The expected result is the material below, reproduced exactly from its first line through the line containing "clkinvlp_4,0,3".
### Extracted information
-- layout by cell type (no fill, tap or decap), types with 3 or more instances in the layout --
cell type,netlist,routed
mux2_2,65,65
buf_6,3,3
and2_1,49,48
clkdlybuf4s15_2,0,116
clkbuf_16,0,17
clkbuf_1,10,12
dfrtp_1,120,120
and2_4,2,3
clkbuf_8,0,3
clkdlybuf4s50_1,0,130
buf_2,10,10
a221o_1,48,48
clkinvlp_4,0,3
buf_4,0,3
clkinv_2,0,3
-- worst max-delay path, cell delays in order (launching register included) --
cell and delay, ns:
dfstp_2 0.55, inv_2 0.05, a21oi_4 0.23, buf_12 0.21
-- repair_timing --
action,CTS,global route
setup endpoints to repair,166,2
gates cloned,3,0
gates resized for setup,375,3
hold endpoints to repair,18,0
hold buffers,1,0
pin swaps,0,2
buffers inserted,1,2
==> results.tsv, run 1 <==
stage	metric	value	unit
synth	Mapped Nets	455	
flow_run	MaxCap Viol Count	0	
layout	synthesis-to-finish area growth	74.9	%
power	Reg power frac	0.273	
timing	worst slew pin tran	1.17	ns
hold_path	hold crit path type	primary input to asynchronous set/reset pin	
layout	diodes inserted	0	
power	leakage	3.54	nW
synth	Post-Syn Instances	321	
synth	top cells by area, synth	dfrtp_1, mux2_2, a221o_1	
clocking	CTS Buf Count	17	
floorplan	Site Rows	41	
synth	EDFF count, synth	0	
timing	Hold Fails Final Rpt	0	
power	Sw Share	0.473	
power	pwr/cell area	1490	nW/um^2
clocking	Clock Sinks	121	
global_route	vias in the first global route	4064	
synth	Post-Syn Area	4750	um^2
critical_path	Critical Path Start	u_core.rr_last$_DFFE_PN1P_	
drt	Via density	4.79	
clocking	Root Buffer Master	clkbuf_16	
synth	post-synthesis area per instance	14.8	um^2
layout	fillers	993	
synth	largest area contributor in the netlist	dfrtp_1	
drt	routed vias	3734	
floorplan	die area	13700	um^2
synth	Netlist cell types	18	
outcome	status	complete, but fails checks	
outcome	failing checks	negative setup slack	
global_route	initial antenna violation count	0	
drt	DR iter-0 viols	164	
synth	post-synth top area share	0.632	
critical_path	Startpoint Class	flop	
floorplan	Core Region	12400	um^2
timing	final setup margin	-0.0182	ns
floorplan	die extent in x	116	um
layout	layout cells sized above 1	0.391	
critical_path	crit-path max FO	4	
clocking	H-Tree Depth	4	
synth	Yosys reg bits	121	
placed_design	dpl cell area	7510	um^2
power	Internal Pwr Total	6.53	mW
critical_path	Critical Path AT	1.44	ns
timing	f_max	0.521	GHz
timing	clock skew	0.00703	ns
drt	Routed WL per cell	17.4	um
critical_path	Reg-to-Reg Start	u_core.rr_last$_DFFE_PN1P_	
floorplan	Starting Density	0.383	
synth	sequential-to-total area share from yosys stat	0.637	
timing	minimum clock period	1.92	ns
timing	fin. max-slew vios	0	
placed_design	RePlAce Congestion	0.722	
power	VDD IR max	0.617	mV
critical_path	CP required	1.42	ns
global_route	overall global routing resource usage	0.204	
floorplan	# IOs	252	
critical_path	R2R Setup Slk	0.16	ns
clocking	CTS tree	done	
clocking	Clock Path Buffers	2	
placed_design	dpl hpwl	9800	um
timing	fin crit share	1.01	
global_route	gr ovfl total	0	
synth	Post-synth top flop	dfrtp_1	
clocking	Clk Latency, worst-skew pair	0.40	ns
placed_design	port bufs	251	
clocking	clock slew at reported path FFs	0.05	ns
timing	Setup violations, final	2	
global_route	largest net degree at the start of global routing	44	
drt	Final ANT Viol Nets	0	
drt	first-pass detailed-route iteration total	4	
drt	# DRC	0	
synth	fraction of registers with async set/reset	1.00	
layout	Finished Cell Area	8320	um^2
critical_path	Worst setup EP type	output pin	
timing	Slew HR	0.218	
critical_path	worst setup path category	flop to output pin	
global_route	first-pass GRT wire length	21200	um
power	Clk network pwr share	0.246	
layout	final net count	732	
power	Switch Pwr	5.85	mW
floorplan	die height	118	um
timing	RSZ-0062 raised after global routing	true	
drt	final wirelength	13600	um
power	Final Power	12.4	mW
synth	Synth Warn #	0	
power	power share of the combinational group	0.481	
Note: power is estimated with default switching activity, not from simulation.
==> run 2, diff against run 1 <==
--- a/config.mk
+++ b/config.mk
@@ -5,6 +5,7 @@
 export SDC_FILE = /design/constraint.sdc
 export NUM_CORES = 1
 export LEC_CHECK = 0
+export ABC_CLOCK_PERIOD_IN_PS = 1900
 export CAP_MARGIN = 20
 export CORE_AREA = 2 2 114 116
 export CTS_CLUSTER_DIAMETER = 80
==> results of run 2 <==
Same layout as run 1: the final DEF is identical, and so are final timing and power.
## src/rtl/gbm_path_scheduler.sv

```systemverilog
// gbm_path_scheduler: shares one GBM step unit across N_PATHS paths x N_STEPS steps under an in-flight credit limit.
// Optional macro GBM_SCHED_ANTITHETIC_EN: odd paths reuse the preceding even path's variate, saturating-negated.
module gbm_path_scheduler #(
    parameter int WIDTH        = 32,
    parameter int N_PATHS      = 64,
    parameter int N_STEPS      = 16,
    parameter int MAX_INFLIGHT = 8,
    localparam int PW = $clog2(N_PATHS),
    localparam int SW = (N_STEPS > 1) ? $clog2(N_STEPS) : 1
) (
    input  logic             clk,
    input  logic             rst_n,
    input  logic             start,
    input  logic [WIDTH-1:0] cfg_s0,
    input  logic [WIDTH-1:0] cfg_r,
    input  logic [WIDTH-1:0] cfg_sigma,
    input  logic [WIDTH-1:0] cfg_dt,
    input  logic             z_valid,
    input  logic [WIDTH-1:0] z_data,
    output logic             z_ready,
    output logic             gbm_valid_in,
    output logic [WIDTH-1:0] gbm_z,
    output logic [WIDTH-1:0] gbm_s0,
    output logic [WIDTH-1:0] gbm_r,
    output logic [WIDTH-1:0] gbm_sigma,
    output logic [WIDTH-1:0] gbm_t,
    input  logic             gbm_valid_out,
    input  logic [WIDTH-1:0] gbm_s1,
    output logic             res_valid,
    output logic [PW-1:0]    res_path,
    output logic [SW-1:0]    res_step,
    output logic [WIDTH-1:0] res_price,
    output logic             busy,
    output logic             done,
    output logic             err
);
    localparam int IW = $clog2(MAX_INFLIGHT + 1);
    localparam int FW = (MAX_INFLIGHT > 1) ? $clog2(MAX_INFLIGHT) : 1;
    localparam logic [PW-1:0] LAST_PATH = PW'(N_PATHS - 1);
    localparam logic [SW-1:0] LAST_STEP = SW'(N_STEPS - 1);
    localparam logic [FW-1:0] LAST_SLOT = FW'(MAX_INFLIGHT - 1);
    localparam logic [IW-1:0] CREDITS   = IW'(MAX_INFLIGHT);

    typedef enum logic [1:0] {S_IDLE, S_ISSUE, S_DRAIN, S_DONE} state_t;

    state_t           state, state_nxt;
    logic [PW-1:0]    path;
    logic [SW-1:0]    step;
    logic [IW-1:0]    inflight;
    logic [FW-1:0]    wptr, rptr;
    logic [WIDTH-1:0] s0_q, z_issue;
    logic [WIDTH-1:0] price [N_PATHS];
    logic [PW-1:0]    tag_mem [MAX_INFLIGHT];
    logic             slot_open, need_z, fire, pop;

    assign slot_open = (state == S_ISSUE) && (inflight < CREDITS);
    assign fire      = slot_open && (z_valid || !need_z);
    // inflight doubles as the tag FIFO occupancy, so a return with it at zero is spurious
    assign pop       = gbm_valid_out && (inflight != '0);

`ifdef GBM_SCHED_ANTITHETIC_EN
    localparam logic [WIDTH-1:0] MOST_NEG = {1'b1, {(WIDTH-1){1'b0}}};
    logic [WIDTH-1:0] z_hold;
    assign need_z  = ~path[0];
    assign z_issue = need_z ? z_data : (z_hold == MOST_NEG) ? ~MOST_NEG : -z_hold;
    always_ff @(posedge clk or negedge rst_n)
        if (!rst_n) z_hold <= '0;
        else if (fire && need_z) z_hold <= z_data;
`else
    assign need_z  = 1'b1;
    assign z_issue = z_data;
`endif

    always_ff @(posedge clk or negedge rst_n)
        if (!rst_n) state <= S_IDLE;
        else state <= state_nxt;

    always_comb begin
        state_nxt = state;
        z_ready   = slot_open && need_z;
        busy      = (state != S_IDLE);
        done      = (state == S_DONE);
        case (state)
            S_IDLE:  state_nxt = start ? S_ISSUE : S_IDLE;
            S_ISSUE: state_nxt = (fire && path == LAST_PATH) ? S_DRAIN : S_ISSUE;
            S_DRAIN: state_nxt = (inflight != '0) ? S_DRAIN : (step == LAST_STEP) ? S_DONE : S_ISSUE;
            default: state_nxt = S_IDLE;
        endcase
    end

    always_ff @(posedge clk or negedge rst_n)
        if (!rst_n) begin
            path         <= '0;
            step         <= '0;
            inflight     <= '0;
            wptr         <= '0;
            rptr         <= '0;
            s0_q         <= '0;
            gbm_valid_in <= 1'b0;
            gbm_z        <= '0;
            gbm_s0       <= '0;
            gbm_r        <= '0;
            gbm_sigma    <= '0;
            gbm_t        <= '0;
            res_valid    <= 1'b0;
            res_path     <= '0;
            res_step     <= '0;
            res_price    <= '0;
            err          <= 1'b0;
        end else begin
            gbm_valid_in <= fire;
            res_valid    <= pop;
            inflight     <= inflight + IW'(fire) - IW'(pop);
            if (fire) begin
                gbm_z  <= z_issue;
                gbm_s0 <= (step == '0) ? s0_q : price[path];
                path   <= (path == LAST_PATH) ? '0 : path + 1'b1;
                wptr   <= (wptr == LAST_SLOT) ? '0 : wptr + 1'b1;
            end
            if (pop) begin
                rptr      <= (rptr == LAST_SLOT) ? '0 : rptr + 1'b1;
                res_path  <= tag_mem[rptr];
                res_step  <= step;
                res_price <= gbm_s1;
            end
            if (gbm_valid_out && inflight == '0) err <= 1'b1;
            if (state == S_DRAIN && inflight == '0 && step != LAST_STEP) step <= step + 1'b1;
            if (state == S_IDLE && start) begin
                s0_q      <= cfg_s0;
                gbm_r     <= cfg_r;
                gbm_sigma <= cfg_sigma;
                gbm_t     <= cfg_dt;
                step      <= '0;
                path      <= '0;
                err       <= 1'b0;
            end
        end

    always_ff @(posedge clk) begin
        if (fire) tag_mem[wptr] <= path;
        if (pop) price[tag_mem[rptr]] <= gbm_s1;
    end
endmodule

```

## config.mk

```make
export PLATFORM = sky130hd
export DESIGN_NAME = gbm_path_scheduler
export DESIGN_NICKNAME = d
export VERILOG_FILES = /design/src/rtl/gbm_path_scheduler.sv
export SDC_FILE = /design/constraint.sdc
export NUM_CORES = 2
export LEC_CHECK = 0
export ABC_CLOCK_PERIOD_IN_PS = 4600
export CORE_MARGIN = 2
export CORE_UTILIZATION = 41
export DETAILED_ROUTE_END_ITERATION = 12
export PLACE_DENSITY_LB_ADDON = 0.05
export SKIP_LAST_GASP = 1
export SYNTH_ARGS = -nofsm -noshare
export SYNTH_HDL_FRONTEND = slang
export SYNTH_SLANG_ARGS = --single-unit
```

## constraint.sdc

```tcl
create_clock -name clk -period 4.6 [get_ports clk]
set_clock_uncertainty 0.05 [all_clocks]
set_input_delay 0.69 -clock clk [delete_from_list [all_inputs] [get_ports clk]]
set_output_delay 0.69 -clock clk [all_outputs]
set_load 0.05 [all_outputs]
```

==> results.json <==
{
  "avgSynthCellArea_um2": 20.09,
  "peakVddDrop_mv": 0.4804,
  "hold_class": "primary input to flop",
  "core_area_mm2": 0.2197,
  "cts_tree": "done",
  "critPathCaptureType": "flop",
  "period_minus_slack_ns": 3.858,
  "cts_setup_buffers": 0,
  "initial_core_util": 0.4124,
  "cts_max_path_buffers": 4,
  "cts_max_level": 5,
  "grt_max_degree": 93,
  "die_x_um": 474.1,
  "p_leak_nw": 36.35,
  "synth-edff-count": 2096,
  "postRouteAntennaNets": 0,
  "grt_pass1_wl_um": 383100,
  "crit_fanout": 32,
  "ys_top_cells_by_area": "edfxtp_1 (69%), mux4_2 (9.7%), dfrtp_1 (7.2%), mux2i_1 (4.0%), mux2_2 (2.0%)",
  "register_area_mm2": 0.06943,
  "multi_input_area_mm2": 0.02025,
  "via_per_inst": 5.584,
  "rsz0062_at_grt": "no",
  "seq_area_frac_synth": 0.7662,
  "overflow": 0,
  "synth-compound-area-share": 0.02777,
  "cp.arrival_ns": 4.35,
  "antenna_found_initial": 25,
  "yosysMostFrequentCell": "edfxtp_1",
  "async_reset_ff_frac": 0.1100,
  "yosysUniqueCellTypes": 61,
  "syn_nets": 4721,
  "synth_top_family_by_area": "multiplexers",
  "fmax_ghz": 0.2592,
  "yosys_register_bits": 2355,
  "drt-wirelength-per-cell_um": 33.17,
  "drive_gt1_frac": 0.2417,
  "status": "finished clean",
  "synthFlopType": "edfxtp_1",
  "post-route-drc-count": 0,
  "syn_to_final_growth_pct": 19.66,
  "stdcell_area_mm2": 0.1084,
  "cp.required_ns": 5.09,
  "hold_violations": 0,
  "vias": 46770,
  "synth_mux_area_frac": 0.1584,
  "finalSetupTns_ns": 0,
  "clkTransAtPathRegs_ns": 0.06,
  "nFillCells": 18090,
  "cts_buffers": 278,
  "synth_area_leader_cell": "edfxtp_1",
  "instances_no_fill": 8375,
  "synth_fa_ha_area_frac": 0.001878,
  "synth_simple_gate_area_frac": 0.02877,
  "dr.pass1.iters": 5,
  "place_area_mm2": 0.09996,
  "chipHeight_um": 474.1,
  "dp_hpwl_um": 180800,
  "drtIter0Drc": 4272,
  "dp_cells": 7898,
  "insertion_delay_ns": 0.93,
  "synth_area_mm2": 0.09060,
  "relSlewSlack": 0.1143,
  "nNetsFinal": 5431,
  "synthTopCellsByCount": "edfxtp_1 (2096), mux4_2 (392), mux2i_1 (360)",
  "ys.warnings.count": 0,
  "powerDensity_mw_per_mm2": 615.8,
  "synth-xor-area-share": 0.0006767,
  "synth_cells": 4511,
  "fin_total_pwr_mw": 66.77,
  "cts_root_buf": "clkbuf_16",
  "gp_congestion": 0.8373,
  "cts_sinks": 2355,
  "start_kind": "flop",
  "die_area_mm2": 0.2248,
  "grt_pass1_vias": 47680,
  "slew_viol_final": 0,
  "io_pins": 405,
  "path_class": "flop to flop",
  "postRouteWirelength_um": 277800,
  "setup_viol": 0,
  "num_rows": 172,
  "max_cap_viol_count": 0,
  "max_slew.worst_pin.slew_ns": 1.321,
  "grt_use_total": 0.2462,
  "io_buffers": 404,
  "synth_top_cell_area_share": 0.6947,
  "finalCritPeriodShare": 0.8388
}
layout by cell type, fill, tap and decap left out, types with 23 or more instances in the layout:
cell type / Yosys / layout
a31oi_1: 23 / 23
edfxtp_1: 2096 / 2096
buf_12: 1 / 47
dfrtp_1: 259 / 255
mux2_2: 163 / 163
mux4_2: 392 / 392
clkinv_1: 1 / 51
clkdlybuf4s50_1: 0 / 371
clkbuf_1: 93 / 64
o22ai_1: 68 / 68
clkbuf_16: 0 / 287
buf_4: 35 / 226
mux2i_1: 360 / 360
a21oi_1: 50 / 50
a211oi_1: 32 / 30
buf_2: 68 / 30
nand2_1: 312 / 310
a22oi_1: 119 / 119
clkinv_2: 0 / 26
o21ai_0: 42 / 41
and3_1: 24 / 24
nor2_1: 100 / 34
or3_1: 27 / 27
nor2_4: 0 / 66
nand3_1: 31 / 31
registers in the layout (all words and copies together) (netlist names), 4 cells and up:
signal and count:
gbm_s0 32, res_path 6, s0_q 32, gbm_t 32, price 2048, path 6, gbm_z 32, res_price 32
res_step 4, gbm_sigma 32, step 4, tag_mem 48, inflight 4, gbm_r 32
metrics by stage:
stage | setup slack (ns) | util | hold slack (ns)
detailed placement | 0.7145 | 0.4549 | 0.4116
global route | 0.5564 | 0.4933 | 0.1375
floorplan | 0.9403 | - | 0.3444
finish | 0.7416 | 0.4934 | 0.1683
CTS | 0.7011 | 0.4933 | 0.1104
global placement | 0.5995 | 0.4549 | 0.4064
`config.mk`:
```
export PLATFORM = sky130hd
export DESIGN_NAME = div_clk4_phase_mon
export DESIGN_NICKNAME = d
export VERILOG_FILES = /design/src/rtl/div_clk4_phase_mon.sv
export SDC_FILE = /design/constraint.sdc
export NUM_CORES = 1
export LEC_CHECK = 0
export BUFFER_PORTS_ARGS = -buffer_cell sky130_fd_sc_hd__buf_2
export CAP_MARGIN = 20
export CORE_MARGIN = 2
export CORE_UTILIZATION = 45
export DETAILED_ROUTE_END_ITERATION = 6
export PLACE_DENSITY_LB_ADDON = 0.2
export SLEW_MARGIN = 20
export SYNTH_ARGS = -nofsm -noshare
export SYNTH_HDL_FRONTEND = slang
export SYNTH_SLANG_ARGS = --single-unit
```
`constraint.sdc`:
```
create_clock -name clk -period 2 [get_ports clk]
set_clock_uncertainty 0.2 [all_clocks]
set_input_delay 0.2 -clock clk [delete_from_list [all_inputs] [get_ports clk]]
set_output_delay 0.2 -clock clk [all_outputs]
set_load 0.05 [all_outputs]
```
######
> [Response area]
-- layout by cell type (no fill, tap or decap), types with 3 or more instances in the layout --
cell type,netlist,routed
mux2_2,65,65
buf_6,3,3
and2_1,49,48
clkdlybuf4s15_2,0,116
clkbuf_16,0,17
clkbuf_1,10,12
dfrtp_1,120,120
and2_4,2,3
clkbuf_8,0,3
clkdlybuf4s50_1,0,130
buf_2,10,10
a221o_1,48,48
clkinvlp_4,0,3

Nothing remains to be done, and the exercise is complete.